*Instructions for the task*
Set down, exactly as written, every line from the top of the records below to the line containing "run 3 against", both ends included, and no others.

[Saved entries]
···
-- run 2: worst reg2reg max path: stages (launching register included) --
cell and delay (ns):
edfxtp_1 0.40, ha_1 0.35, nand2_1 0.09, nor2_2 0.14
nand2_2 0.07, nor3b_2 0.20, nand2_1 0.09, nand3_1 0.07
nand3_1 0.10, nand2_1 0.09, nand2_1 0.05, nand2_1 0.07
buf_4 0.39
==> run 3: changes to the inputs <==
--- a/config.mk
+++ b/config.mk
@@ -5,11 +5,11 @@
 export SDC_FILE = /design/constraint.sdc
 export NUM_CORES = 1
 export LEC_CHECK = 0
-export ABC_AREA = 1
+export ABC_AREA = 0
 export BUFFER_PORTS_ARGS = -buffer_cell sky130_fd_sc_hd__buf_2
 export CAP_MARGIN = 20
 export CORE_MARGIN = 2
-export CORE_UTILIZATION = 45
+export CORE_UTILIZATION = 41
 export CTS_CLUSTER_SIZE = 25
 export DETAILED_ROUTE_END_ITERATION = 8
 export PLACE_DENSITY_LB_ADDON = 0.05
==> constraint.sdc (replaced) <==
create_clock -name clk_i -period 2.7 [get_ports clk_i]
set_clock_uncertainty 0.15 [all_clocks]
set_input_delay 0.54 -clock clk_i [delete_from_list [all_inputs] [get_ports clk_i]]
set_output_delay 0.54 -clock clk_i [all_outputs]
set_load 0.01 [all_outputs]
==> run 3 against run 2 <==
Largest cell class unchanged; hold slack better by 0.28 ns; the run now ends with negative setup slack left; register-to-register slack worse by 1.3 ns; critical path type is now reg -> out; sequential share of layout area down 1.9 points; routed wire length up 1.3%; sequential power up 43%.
===== src/rtl/irt_pkg.sv =====
// Shared types and codes for the interval reservation table.
package irt_pkg;

  localparam logic REQ_RESERVE = 1'b0;
  localparam logic REQ_LOOKUP  = 1'b1;

  localparam logic [2:0] ST_RESERVED = 3'd0;
  localparam logic [2:0] ST_CONFLICT = 3'd1;
  localparam logic [2:0] ST_FULL     = 3'd2;
  localparam logic [2:0] ST_FOUND    = 3'd3;
  localparam logic [2:0] ST_NONE     = 3'd4;

  typedef struct packed {
    logic        req_type;
    logic [5:0]  row_index;
    logic [15:0] start_pos;
    logic [15:0] end_pos;
    logic [15:0] owner_tag;
  } req_t;

  typedef struct packed {
    logic [2:0]  status;
    logic [15:0] found_owner;
  } rsp_t;

  typedef struct packed {
    logic [15:0] slot_start;
    logic [15:0] slot_end;
    logic [15:0] slot_owner;
  } slot_t;

  typedef enum logic [1:0] {
    S_IDLE,
    S_FILL,
    S_SCAN,
    S_RESULT
  } state_t;

endpackage
==> config.mk <==
export PLATFORM = sky130hd
export DESIGN_NAME = irt_fill_mem
export DESIGN_NICKNAME = d
export VERILOG_FILES = /design/src/rtl/irt_fill_mem.sv
export SDC_FILE = /design/constraint.sdc
export NUM_CORES = 1
export LEC_CHECK = 0
export BUFFER_PORTS_ARGS = -buffer_cell sky130_fd_sc_hd__buf_2
export CORE_MARGIN = 1
export CORE_UTILIZATION = 35
export CTS_BUF_LIST = sky130_fd_sc_hd__clkbuf_4 sky130_fd_sc_hd__clkbuf_8
export DETAILED_ROUTE_END_ITERATION = 10
export GPL_ROUTABILITY_DRIVEN = 0
export GPL_TIMING_DRIVEN = 0
export SETUP_SLACK_MARGIN = 0.15
export SLEW_MARGIN = 0
export SYNTH_ARGS = -nofsm -noshare
export SYNTH_HDL_FRONTEND = slang
export SYNTH_SLANG_ARGS = --single-unit
==> constraint.sdc <==
create_clock -name clk -period 4.7 [get_ports clk]
set_input_delay 0.94 -clock clk [delete_from_list [all_inputs] [get_ports clk]]
set_output_delay 0.94 -clock clk [all_outputs]
set_load 0.01 [all_outputs]
==> src/rtl/irt_fill_mem.sv <==
// Per-row fill count memory with a clearing sweep after reset.
module irt_fill_mem #(
  parameter int NUM_ROWS = 64,
  parameter int ROW_W    = 6,
  parameter int FILL_W   = 5
) (
  input  logic              clk,
  input  logic              rst,
  input  logic              rd_en,
  input  logic [ROW_W-1:0]  rd_addr,
  output logic [FILL_W-1:0] rd_data,
  input  logic              wr_en,
  input  logic [ROW_W-1:0]  wr_addr,
  input  logic [FILL_W-1:0] wr_data,
  output logic              busy
);

  logic [FILL_W-1:0] mem [NUM_ROWS];
  logic [ROW_W-1:0]  clr_idx;

  // The sweep owns the write port until every row holds zero.
  always_ff @(posedge clk) begin
    if (rst) begin
      busy    <= 1'b1;
      clr_idx <= '0;
    end else if (busy) begin
      if (clr_idx == ROW_W'(NUM_ROWS - 1)) begin
        busy <= 1'b0;
      end else begin
        clr_idx <= clr_idx + 1'b1;
      end
    end
  end

  always_ff @(posedge clk) begin
    if (busy && !rst) begin
      mem[clr_idx] <= '0;
    end else if (wr_en) begin
      mem[wr_addr] <= wr_data;
    end
  end

  always_ff @(posedge clk) begin
    if (rd_en) begin
      rd_data <= mem[rd_addr];
    end
  end

endmodule

==> results.md <==
- The root buffer cell chosen for the clock tree is sky130_fd_sc_hd__clkbuf_8.
- The floorplan step defined a die boundary enclosing 0.03888 mm^2.
- After global routing the overflow that remains totals 0.
- The H-tree depth is 2.
- Static timing analysis puts the maximum clock frequency at 323.7 MHz.
- The row count is 71.
- The number of cells on the worst reg-to-reg path is 7.
- The synthesis-to-layout area growth is 14.10%.
- Leaving out fill and tap cells, the most frequent cells in the layout are sky130_fd_sc_hd__edfxtp_1, sky130_fd_sc_hd__nor2_1, sky130_fd_sc_hd__mux4_2, sky130_fd_sc_hd__clkbuf_8, sky130_fd_sc_hd__buf_2.
- Counting distinct cell types in the post-synthesis netlist gives 47.
- Counting every net in the synthesized netlist gives 723.
- The number of CTS-inserted buffers is 53.
- Of the total power, registers draw 0.546.
- The DRC marker count from the first detailed-route iteration is 664.
- Among all flip-flop cells after synthesis, the most frequent one is sky130_fd_sc_hd__edfxtp_1.
- The analysis attributes to cell leakage a power of 4.825 nW.
- The via count of the first global-routing pass is 7,095.
- The power per standard cell area is 393.9 mW/mm^2.
- The first-pass GRT wire length is 45,710 um.
- The post-route core utilization is 0.4049.
- Walking the worst path, the cells encountered are buf_2, buf_4, buf_4, buf_2, mux4_2, o22ai_1, nor3_1, nor2_1, o21ai_0.
- The path class of the tightest hold or removal check is reg -> reg.
- In the routed layout, each cell is associated on average with a via count of 5.256.
- The count of placed standard cells including taps is 1,241.
- The clock sink count is 332.
- The residual antenna-violating net count after detailed routing is 0.
- The CTS tree is built.
- The starting density of the core is 0.3548.
- Setup repair after global routing left no endpoint under its margin.
- The first TritonRoute pass finished after 5 iterations.
- The final max-slew violation count came to 0.
- In this run the worst path has a maximum fanout of 10.
- A synthesized cell averages 19.02 um^2.
- The total number of nets in the final design is 807.
- The quantity of gates resized following cts is 0.
- The number of port buffers is 24.
- The clock share of power is 0.396.
- The maximum vdd ir drop is 0.0002290 V.
- In this run, synthesis produced a sequential element count of 332.
- The time the final worst path needs with I/O delays and setup is 3089 ps.
- The number of hold buffers added after CTS was 0.
- The number of DRC violations after detailed routing is 0.
- The antenna cell count is 0.
- Of all flip-flops after synthesis, the portion carrying an async set or reset was 0.
- The placeable core area is 0.03758 mm^2.
- The cell area that synthesis handed to floorplanning was 0.01333 mm^2.
- The net switching fraction of the power is 0.2206.
- The average detailed-routed wire length per instance is 22.88 um.
- Yosys mapped a number of flops with a built-in enable equal to 325.
- The biggest cell delay along the critical path is 450 ps.
- The worst clock skew on the final layout is 32.09 ps.
- The biggest area contributor in the post-synthesis netlist is sky130_fd_sc_hd__edfxtp_1.
- Yosys printed 0 warnings.
- The worst setup path is launched from a primary input.
- The category of the most critical setup path is in -> reg.
- Yosys attributes the largest share of cell area to sky130_fd_sc_hd__edfxtp_1, sky130_fd_sc_hd__mux4_2, sky130_fd_sc_hd__nor2_1.
- For the worst setup path, the data required time is 4930 ps.
- In this run the number of cells on the critical path is 9.
- Setup violations remaining at the end of the flow were counted as 0.
- The data arrival time of the worst path is 3320 ps.
- After filler insertion, the fill cell instance count of the layout stands at 3,392.
- In the finished design, the share of the clock period the worst path needs comes to 0.6573.
- For this run, the register share of the synthesized area comes to 0.7424.
- The share of the synthesized area in the top cell type is 0.7319.
- The initial antenna violation count is 0.
- The library cell contributing the largest single delay on the critical path is sky130_fd_sc_hd__buf_2.
- The share of power burned in combinational logic is 0.058.
- Buffers added to address setup during post-CTS repair amount to 0.
- The total number of vias is 7,017.
- The total net switching power is 0.001322 W.
- The clock slew seen by the registers of the worst setup and hold paths is 60 ps.
- Together, buffers and inverters on the worst path number 4.
- Wires add up to 30,550 um.
- The area used by multi-input combinational logic is 0.003198 mm^2.
- The overall routing resource usage is 0.1611.
- The run finished with clean final reports.
- The storage element area is 0.009899 mm^2.
- The tool flagged a number of max-cap violations equal to 0.
- The number of hold violations in the final report is 0.
- In the final timing run, aggregate negative setup slack is 0 ps.
- The leading cell type in the layout, fill and taps excluded is sky130_fd_sc_hd__edfxtp_1.
- The internal power is 0.004671 W.
- Of the cells placed in the final design, the portion with a size suffix greater than 1 is 0.2621.
- Counting along the longest clock path gives a buffer depth of 3.
- The slew at the pin with the worst max-slew slack is 833.1 ps.
- Overall power consumption after layout is estimated at 0.005993 W.
- The worst relative slew slack is 0.4409.
- The clock latency on the worst-skew pair is 580 ps.
- The non-filler instance count after layout is 1,335.
- The die width is 197.2 um.
- Counting instances, the worst hold path has a depth of 2.
- The sum of net half-perimeters after detailed placement is 20,110 um.
- The category of cells accounting for the largest share of critical-path delay is buffers and inverters.
- The nature of the critical path endpoint is a flip-flop.
- The height of the die is 197.2 um.
- During I/O placement, the number of pins put on the boundary was 27.
- The cell count after synthesis came out at 701.
- Entering global routing, the biggest net connects 45 pins.
## synth_stat cells (4+ instances only)
| master | instances |
|---|---|
| sky130_fd_sc_hd__edfxtp_1 | 325 |
| sky130_fd_sc_hd__nor2_1 | 92 |
| sky130_fd_sc_hd__mux4_2 | 71 |
| sky130_fd_sc_hd__nand2_1 | 31 |
| sky130_fd_sc_hd__o22ai_1 | 19 |
| sky130_fd_sc_hd__o21ai_0 | 17 |
| sky130_fd_sc_hd__nor3_1 | 16 |
| sky130_fd_sc_hd__buf_2 | 12 |
| sky130_fd_sc_hd__nand2b_1 | 10 |
| sky130_fd_sc_hd__mux4_1 | 9 |
| sky130_fd_sc_hd__buf_4 | 8 |
| sky130_fd_sc_hd__dfxtp_1 | 7 |
| sky130_fd_sc_hd__mux2i_1 | 7 |
| sky130_fd_sc_hd__and3_1 | 5 |
| sky130_fd_sc_hd__mux2_2 | 5 |
| sky130_fd_sc_hd__o21a_1 | 4 |
| sky130_fd_sc_hd__o221ai_1 | 4 |
| sky130_fd_sc_hd__o31ai_1 | 4 |
| sky130_fd_sc_hd__or3_1 | 4 |
| sky130_fd_sc_hd__or4_1 | 4 |
## flip-flops by register name, summed over array words and instances, names as in the netlist
name	flops
mem	320
clr_idx	6
busy	1
rd_data	5
## worst reg2reg max path, cell delays in order, from the launching register on
cell and delay (ps):
sky130_fd_sc_hd__dfxtp_1 380, sky130_fd_sc_hd__nor2b_1 150, sky130_fd_sc_hd__buf_2 190, sky130_fd_sc_hd__nor2_2 110, sky130_fd_sc_hd__buf_2 190, sky130_fd_sc_hd__o31ai_1 290, sky130_fd_sc_hd__nand2_1 400, sky130_fd_sc_hd__nor2_1 580
## power by group through the flow
stage               combinational, W  sequential, W  clock (W)
floorplan                   0.000209        0.00334          0
global placement            0.000332        0.00334          0
detailed placement          0.000346        0.00333          0
CTS                         0.000347        0.00327    0.00241
global route                0.000369        0.00327    0.00254
finish                      0.000345        0.00327    0.00238
## final cells by class
type                            instances  share of cell area
Sequential cell                       332              0.6507
Multi-Input combinational cell        335              0.2102
Clock buffer                           67             0.05526
Tap cell                              511             0.04202
Buffer                                 31             0.01521
Timing Repair Buffer                   29             0.01497
Clock inverter                         27             0.01094
Inverter                                3           0.0007401
## layer usage
layer,wire length (um),vias up,global-route usage
met2,14200,278,0.2478
met1,13480,3664,0.2307
met3,2224,49,0.03295
li1,-,3026,-
met4,649,0,0.04852
met5,0,-,0
## worst paths after layout
| check | from | to | slack (ps) |
|---|---|---|---|
| worst max-delay path | rd_addr[1] | rd_data[0]$_DFFE_PP_ | 1610 |
| worst min-delay path | clr_idx[3]$_SDFFE_PP0P_ | clr_idx[3]$_SDFFE_PP0P_ | 560 |
| worst max register to register | busy$_SDFF_PP1_ | mem[0][2]$_DFFE_PP_ | 2060 |
| worst min register to register | clr_idx[3]$_SDFFE_PP0P_ | clr_idx[3]$_SDFFE_PP0P_ | 560 |
## cells by family after synthesis
| group | Yosys count | synth area share |
|---|---|---|
| muxes | 92 | 0.1471 |
| AOI/OAI and AO/OA | 58 | 0.02796 |
| DFF | 332 | 0.7424 |
| xor gates and xnor gates | 4 | 0.002628 |
| buffers and inverters | 34 | 0.01820 |
| and+or+nand+nor | 180 | 0.06071 |
| adders and majority gates | 1 | 0.0009382 |
## stage by stage
step	setup WS, ps	area, um^2	hold slack, ps
2_1_floorplan	1914	13330	501.3
3_3_place_gp	665.6	14090	551.2
3_5_place_dp	1100	14210	562.9
4_1_cts	1698	15210	572.1
5_1_grt	1510	15210	636.5
6_report	1611	15210	562.0
(Power assumes the default switching activity.)
`config.mk`:
```
export PLATFORM = sky130hd
export DESIGN_NAME = diphone_record_parser_unit
export DESIGN_NICKNAME = d
export VERILOG_FILES = /design/src/rtl/drp_pkg.sv /design/src/rtl/drp_core.sv /design/src/rtl/drp_result_fifo.sv /design/src/rtl/diphone_record_parser_unit.sv
export SDC_FILE = /design/constraint.sdc
export NUM_CORES = 1
export LEC_CHECK = 0
export BUFFER_PORTS_ARGS = -buffer_cell sky130_fd_sc_hd__buf_2
export CAP_MARGIN = 0
export CORE_AREA = 3 3 170 172
export CTS_CLUSTER_SIZE = 16
export DETAILED_ROUTE_END_ITERATION = 8
export DIE_AREA = 0 0 173 175
export GPL_TIMING_DRIVEN = 0
export PLACE_DENSITY = 0.61
export SKIP_LAST_GASP = 1
export SLEW_MARGIN = 25
export SYNTH_ARGS = -nofsm -noshare
export SYNTH_HDL_FRONTEND = slang
export SYNTH_HIERARCHICAL = 1
export SYNTH_SLANG_ARGS = --single-unit
```
`constraint.sdc`:
```
create_clock -name aclk -period 6 [get_ports aclk]
set_input_delay 0.6 -clock aclk [delete_from_list [all_inputs] [get_ports aclk]]
set_output_delay 0.6 -clock aclk [all_outputs]
set_load 0.01 [all_outputs]
```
···
*Response to this exercise*
-- run 2: worst reg2reg max path: stages (launching register included) --
cell and delay (ns):
edfxtp_1 0.40, ha_1 0.35, nand2_1 0.09, nor2_2 0.14
nand2_2 0.07, nor3b_2 0.20, nand2_1 0.09, nand3_1 0.07
nand3_1 0.10, nand2_1 0.09, nand2_1 0.05, nand2_1 0.07
buf_4 0.39
==> run 3: changes to the inputs <==
--- a/config.mk
+++ b/config.mk
@@ -5,11 +5,11 @@
 export SDC_FILE = /design/constraint.sdc
 export NUM_CORES = 1
 export LEC_CHECK = 0
-export ABC_AREA = 1
+export ABC_AREA = 0
 export BUFFER_PORTS_ARGS = -buffer_cell sky130_fd_sc_hd__buf_2
 export CAP_MARGIN = 20
 export CORE_MARGIN = 2
-export CORE_UTILIZATION = 45
+export CORE_UTILIZATION = 41
 export CTS_CLUSTER_SIZE = 25
 export DETAILED_ROUTE_END_ITERATION = 8
 export PLACE_DENSITY_LB_ADDON = 0.05
==> constraint.sdc (replaced) <==
create_clock -name clk_i -period 2.7 [get_ports clk_i]
set_clock_uncertainty 0.15 [all_clocks]
set_input_delay 0.54 -clock clk_i [delete_from_list [all_inputs] [get_ports clk_i]]
set_output_delay 0.54 -clock clk_i [all_outputs]
set_load 0.01 [all_outputs]
==> run 3 against run 2 <==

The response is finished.